The McCarthy laboratory is focused on the molecular genetics of mood disorders. Research areas covered include genetic, molecular, and cellular mechanisms underlying bipolar disorder, major depression, and comorbid conditions like substance abuse and metabolic disease. The laboratory has three main research areas that are currently active.
1. Circadian mechanisms in cellular models of bipolar disorder
We are using cells from human subjects (fibroblasts and iPSC derived neurons) to identify disturbances in circadian rhythms in gene expression. By understanding how the clock oscillator and/or clock outputs are affected in bipolar disorder, we hope to identify mechanisms by which neurons either malfunction, or benefit from pharmacotherapeutic interventions like lithium. Pictured below are iPSC-derived neuronal progenitor cells at 20X magnification.

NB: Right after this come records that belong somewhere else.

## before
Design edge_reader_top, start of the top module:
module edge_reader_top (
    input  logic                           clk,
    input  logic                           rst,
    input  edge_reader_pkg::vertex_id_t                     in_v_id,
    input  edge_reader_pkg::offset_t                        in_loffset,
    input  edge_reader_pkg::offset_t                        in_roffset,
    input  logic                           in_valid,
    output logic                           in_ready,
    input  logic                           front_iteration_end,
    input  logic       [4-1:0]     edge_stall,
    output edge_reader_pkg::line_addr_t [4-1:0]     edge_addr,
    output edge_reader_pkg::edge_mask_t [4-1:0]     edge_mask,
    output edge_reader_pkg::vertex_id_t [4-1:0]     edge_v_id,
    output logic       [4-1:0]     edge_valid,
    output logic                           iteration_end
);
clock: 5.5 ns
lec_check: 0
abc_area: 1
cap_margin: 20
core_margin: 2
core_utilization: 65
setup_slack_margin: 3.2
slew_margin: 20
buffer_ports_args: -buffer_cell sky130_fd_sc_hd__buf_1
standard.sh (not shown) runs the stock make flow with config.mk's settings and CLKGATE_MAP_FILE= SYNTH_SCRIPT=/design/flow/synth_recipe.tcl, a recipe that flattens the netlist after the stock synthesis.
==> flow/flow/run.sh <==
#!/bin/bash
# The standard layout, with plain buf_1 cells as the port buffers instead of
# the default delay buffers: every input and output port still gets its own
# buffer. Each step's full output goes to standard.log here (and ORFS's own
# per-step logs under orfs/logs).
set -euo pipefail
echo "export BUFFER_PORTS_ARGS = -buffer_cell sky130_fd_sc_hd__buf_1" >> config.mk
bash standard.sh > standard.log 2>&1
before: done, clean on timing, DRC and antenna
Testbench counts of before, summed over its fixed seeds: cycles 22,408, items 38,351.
Source: an optimization exercise on an open RTL-to-GDS flow (aim: small area). Production flows keep margins and buffers that such runs may drop.
In this exercise RTL edits were held to simulation tests only and were not proved equivalent to the original.
No run shown here takes its clock network from TritonCTS; it comes from the design's own scripts or RTL.
No driver is modelled on the clock port, so clock power and skew are understated where the tree is cut down; a real chip needs a root buffer or a tree.
No activity file was given, so power comes from the tool's default toggle rates.

**flow/flow/run.sh**
```bash
#!/bin/bash
# Standard ORFS layout with a smaller port buffer and a leaner clock tree:
# TritonCTS builds the tree without dummy loads, then flow/post_cts_inv.tcl
# turns the root and leaf clock buffers into inverters sized to a clock-pin
# slew target. make's full output goes to make.log; each ORFS step logs
# under orfs/logs.
set -o pipefail
W=$(pwd)
bash standard.sh LEAF_SLEW_TARGET=0.120 POST_CTS_TCL="$W/flow/post_cts_inv.tcl" BUFFER_PORTS_ARGS='-buffer_cell sky130_fd_sc_hd__buf_1' CTS_ARGS='-sink_clustering_enable -repair_clock_nets -dont_use_dummy_load -buf_list {sky130_fd_sc_hd__buf_4} -sink_clustering_size 14 -sink_clustering_max_diameter 45' finish > make.log 2>&1
```
**flow/flow/post_cts_inv.tcl**
```tcl
set inv_sizes {sky130_fd_sc_hd__inv_4 sky130_fd_sc_hd__inv_6 sky130_fd_sc_hd__inv_8 sky130_fd_sc_hd__inv_12 sky130_fd_sc_hd__inv_16}
set root_inv sky130_fd_sc_hd__inv_16
set leaf_target $::env(LEAF_SLEW_TARGET)
set ::clkinv_db [ord::get_db]
set ::clkinv_block [ord::get_db_block]
set block $::clkinv_block

# Replace buffer inst (A -> X) by an inverter (A -> Y) of master in place.
proc buf_to_inv { inst master_name } {
  set db $::clkinv_db
  set block $::clkinv_block
  set name [$inst getName]
  set a [[$inst findITerm A] getNet]
  set x [[$inst findITerm X] getNet]
  set loc [$inst getLocation]
  set orient [$inst getOrient]
  odb::dbInst_destroy $inst
  set new [odb::dbInst_create $block [$db findMaster $master_name] $name]
  [$new findITerm A] connect $a
  [$new findITerm Y] connect $x
  $new setOrient $orient
  $new setLocation [lindex $loc 0] [lindex $loc 1]
  $new setPlacementStatus PLACED
  return $new
}

proc net_driver_inst { net_name } {
  set block $::clkinv_block
  set net [$block findNet $net_name]
  foreach it [$net getITerms] {
    if {[$it isOutputSignal]} { return [$it getInst] }
  }
  return ""
}

proc leaf_worst_slew { net_name } {
  set w 0.0
  foreach pin [get_pins -of_objects [get_nets $net_name] -filter "direction==input"] {
    foreach e {rise fall} {
      set s [get_property $pin slew_max_$e]
      if {$s > $w} { set w $s }
    }
  }
  return $w
}

# Every flip-flop must hang off a leaf net, and every leaf net off the root
# through the same number of buffers, or the parity argument above fails.
set clk_port_net [$block findNet clk_main_a0]
set root [net_driver_inst clknet_0_clk_main_a0]
set ok 1
foreach it [$clk_port_net getITerms] {
  if {[$it getInst] ne $root} { set ok 0 }
}
foreach inst [$block getInsts] {
  set ck [$inst findITerm CLK]
  if {$ck eq "NULL" || $ck eq ""} continue
  set n [$ck getNet]
  if {$n eq "NULL" || ![string match clknet_leaf_* [$n getName]]} { set ok 0 }
}
if {!$ok} {
  puts "CLKINV clock tree shape not as expected; leaving it as built"
} else {
  buf_to_inv $root $root_inv
  set leaves {}
  foreach net [$block getNets] {
    if {[string match clknet_leaf_* [$net getName]]} { lappend leaves [$net getName] }
  }
  estimate_parasitics -placement
  foreach n $leaves {
    set inst [buf_to_inv [net_driver_inst $n] [lindex $inv_sizes 0]]
    set sta_inst [get_cells [$inst getName]]
    set chosen ""
    foreach size $inv_sizes {
      replace_cell $sta_inst $size
      set w [leaf_worst_slew $n]
      if {$w < $leaf_target} { set chosen $size; break }
    }
    puts "CLKINV $n $size [format %.4f $w]"
  }
  detailed_placement
  check_placement -verbose
  estimate_parasitics -placement
  report_clock_skew
  report_check_types -max_slew -max_capacitance -violators
}
```
**flow/standard.sh**
```bash
#!/bin/bash
# synth_recipe.tcl (not shown) runs the flow's synth.tcl, then flattens the netlist and writes it again
# the make line also repeats each setting of config.mk as NAME=value (left out here)
make -C /OpenROAD-flow-scripts/flow DESIGN_CONFIG=/design/flow/config.mk WORK_HOME=/design/flow/orfs CLKGATE_MAP_FILE= SYNTH_SCRIPT=/design/flow/synth_recipe.tcl "${@:-finish}"
```
**flow/config.mk**
```make
export PLATFORM = sky130hd
export DESIGN_NAME = cl_shell_top
export DESIGN_NICKNAME = cl_shell_top
export VERILOG_FILES = /design/flow/design.v
export SDC_FILE = /design/flow/constraint.sdc
export NUM_CORES = 4
export LEC_CHECK = 0
export CAP_MARGIN = 20
export CORE_MARGIN = 2
export CORE_UTILIZATION = 70
export PLACE_DENSITY = 0.85
export SLEW_MARGIN = 20
```
**flow/constraint.sdc**
```tcl
create_clock -name core_clock -period 5.0 [get_ports {clk_main_a0}]
set_input_delay 1.0000 -clock core_clock [delete_from_list [all_inputs] [get_ports {clk_main_a0}]]
set_output_delay 1.0000 -clock core_clock [all_outputs]
set_load 0.01 [all_outputs]
```
From an optimization exercise on the open Yosys and OpenROAD flow, aimed at small area; shortcuts taken in it are not production practice. Only simulation tests tie the RTL to the original design; equivalence was not proved. Power figures rest on the tool's default switching activity, not on a simulated workload.

==> flow/run.sh <==
#!/bin/bash
# Standard layout, with the smallest buffer on the ports and no dummy loads
# in the clock tree.
set -euo pipefail
export BUFFER_PORTS_ARGS="-buffer_cell sky130_fd_sc_hd__buf_1"
export CTS_ARGS="-sink_clustering_enable -repair_clock_nets -dont_use_dummy_load"
bash standard.sh > standard_flow.log 2>&1
==> standard.sh <==
#!/bin/bash
# synth_recipe.tcl (not shown) runs the flow's synth.tcl, then flattens the netlist and writes it again
# the make line also repeats each setting of config.mk as NAME=value (left out here)
make -C /OpenROAD-flow-scripts/flow DESIGN_CONFIG=/design/flow/config.mk WORK_HOME=/design/flow/orfs CLKGATE_MAP_FILE= SYNTH_SCRIPT=/design/flow/synth_recipe.tcl "${@:-finish}"
==> config.mk <==
export PLATFORM = sky130hd
export DESIGN_NAME = io_top
export DESIGN_NICKNAME = io_top
export VERILOG_FILES = /design/flow/design.v
export SDC_FILE = /design/flow/constraint.sdc
export NUM_CORES = 4
export LEC_CHECK = 0
export ABC_AREA = 1
export CAP_MARGIN = 20
export CORE_MARGIN = 2
export CORE_UTILIZATION = 40
export SLEW_MARGIN = 20
==> constraint.sdc <==
create_clock -name core_clock -period 12.0 [get_ports {clk}]
set_input_delay 2.4000 -clock core_clock [delete_from_list [all_inputs] [get_ports {clk}]]
set_output_delay 2.4000 -clock core_clock [all_outputs]
set_load 0.01 [all_outputs]
This design comes from an exercise in tuning for small area, a short achievable clock period and few clock cycles per item on the open sky130 flow, not from production work. In this exercise RTL edits were held to simulation tests only and were not proved equivalent to the original.

// ray_march_top
module ray_march_top #(
    parameter int            SCREEN_WIDTH  = 32,
    parameter int            SCREEN_HEIGHT = 24,
    parameter int            RAY_STAGES    = 3,
    parameter ray_pkg::fix_t EPSILON       = 16'h0010,
    parameter ray_pkg::fix_t MAX_DIST      = 16'h3200
) (
    input  wire                      clk,
    input  wire                      reset,
    input  wire                      i_start,
    input  var ray_pkg::fix_t       i_eye_height,
    input  wire [7:0]                i_tilt_step,
    input  var ray_pkg::shade_cfg_t i_shade,
    input  var ray_pkg::coord_t     i_read_x,
    input  var ray_pkg::coord_t     i_read_y,
    output ray_pkg::color_t          o_color,
    output logic                     o_done
);
clock: 10.0 ns
lec_check: 0
abc_area: 1
cap_margin: 35
core_margin: 2
core_utilization: 50
setup_slack_margin: 5
slew_margin: 35
synth_memory_max_bits: 8192
tns_end_percent: 0
run.sh (not shown) runs the stock make flow with config.mk's settings and CLKGATE_MAP_FILE= SYNTH_SCRIPT=/design/flow/synth_recipe.tcl, a recipe that flattens the netlist after the stock synthesis.
The baseline produced a layout that fails on capacitance limit, slew limit.
Testbench counts at the start, summed over its fixed seeds: cycles 2,141, frames 48.
Next try:
- ABC_AREA: 1 -> unset
- CAP_MARGIN: 35 -> 20
- SLEW_MARGIN: 35 -> 20
Result:
- Now the flow finished with timing, DRC and antenna clean
- global-route usage shrinks by 1.1 points
- via count goes down by 9.7%
- die area fell by 2.4%
- setup slack degrades by 540 ps
- count of clock-buffer cells in the layout climbs by 7
- sequential share of layout area is higher by 1.4 points
- wire length decreases by 7.1%

* * *

Setup of run 2:
Starting RTL as in the previous note.
## ray_march_top
module ray_march_top #(
    parameter int            SCREEN_WIDTH  = 32,
    parameter int            SCREEN_HEIGHT = 24,
    parameter int            RAY_STAGES    = 3,
    parameter ray_pkg::fix_t EPSILON       = 16'h0010,
    parameter ray_pkg::fix_t MAX_DIST      = 16'h3200
) (
    input  wire                      clk,
    input  wire                      reset,
    input  wire                      i_start,
    input  var ray_pkg::fix_t       i_eye_height,
    input  wire [7:0]                i_tilt_step,
    input  var ray_pkg::shade_cfg_t i_shade,
    input  var ray_pkg::coord_t     i_read_x,
    input  var ray_pkg::coord_t     i_read_y,
    output ray_pkg::color_t          o_color,
    output logic                     o_done
);
    localparam int LANES = 15;
    localparam int GROUPS = 3;
    localparam int PER_GROUP = LANES / GROUPS;
    localparam logic [119:0] SCALES = {
        8'd255, 8'd253, 8'd250, 8'd246, 8'd242, 8'd237, 8'd232, 8'd226,
        8'd220, 8'd214, 8'd208, 8'd202, 8'd196, 8'd190, 8'd184
    };
    logic busy;
    logic start;
    logic [7:0] tilt_q;
    ray_pkg::shade_cfg_t shade_q;
    logic eye_bad;
    logic eye_bad_in;
    logic ctriv_ok;
    logic ctriv_calc;
    ray_pkg::color_t ctriv;
    assign start = i_start && !busy;
    assign eye_bad_in = (i_eye_height < EPSILON) || (i_eye_height >= MAX_DIST);
    logic [LANES-1:0]       req;
    logic [LANES-1:0]       grant;
    logic [LANES-1:0]       sel;
    logic [LANES-1:0][15:0] depth;
    logic [LANES-1:0][3:0]  row;
  ...
==> flow/config.mk <==
export PLATFORM = sky130hd
export DESIGN_NAME = ray_march_top
export DESIGN_NICKNAME = ray_march_top
export VERILOG_FILES = /design/flow/design.v
export SDC_FILE = /design/flow/constraint.sdc
export NUM_CORES = 4
export LEC_CHECK = 0
export ABC_AREA = 1
export CAP_MARGIN = 60
export CORE_MARGIN = 2
export CORE_UTILIZATION = 50
export SETUP_SLACK_MARGIN = 5
export SLEW_MARGIN = 60
export SYNTH_MEMORY_MAX_BITS = 8192
export TNS_END_PERCENT = 0
==> flow/constraint.sdc <==
create_clock -name core_clock -period 10.0 [get_ports {clk}]
set_input_delay 2.0000 -clock core_clock [delete_from_list [all_inputs] [get_ports {clk}]]
set_output_delay 2.0000 -clock core_clock [all_outputs]
set_load 0.01 [all_outputs]
Testbench counts of run 2, summed over its fixed seeds: cycles 2,141, frames 48.
The inputs of run 5 differ from those of run 2 as listed below.
diff --git a/flow/config.mk b/flow/config.mk
--- a/flow/config.mk
+++ b/flow/config.mk
@@ -8,3 +8,3 @@
 export ABC_AREA = 1
-export CAP_MARGIN = 60
+export CAP_MARGIN = 20
 export CORE_MARGIN = 2
@@ -12,3 +12,3 @@
 export SETUP_SLACK_MARGIN = 5
-export SLEW_MARGIN = 60
+export SLEW_MARGIN = 20
 export SYNTH_MEMORY_MAX_BITS = 8192
Notes after the runs:
| run 5 | all stages done | FAIL | max-capacitance violations, max-slew violations |
The final critical path time including I/O delays and setup reported for run 5 is greater than that of run 2 by 0.20 ns.
Run 2 -> run 5: number of multi-input combinational cells in the layout flat
Going from run 2 to run 5, layout cell share with drive strength beyond 1 went down; maximum frequency went down; slack of the worst reg-to-reg path went down.
Via count ended up 0.32% higher on run 5 than on run 2.
Lower sequential cell area share among run 2 and run 5: run 2
Compared run 5 vs run 2, and cell area is down in run 5.

## re-timing with driven ports
The flow's constraints put no driver on any port. The routed layouts listed below were extracted and timed again, unchanged, in two steps. Step 1 (the two cells are an assumption about what drives the block):
set clk [get_ports {clk}]
set_driving_cell -lib_cell sky130_fd_sc_hd__clkbuf_16 $clk
set_driving_cell -lib_cell sky130_fd_sc_hd__buf_2 [delete_from_list [all_inputs] $clk]
Step 2 also shifts input and output timing later by t, the mid clock arrival at the registers, as if the neighbouring blocks saw the same clock. Three values: ideal ports, drivers, drivers and shift; two values: the first two.
| run | shift t [ns] | setup WS [ns] | worst slew at a driven data input, ns |
|---|---|---|---|
| the first run of note 1 | 1.111 | 4.749 / 4.774 / 3.749 | 0.24 |
| the second run of note 1 | 1.048 | 4.206 / 4.085 / 3.037 | 0.36 |
| run 2 | 1.087 | 4.906 / 4.946 / 3.915 | 0.24 |
| run 5 | 1.105 | 4.702 / 4.782 / 3.703 | 0.24 |
The setup slack of the second run of note 1, which loses most, moves by -0.121 ns with the drivers and by -1.169 ns with both steps.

2. Circadian mechanisms of antipsychotic induced metabolic disorders
Antipsychotic drugs have important uses as mood stabilizers and as augmentation of antidepressants. However, their long-term use is associated with weight gain and metabolic disorders like type 2 diabetes. Using pancreatic islet cells, we are measuring circadian rhythms, and examining how dopamine and antipsychotic drugs may disturb circadian rhythms to alter the temporal pattern of insulin release.
3. Identifying biomarkers of treatment response in human subjects
Outcomes in mood disorders are commonly sub-optimal. At the VA San Diego Mood Disorder Clinic, we run a series of human clinical trials using pharmacogenetic testing, functional neuroimaging and peripheral biomarkers to efficiently select optimal drugs to manage mood symptoms and/or predict pharmacotherapeutic outcomes.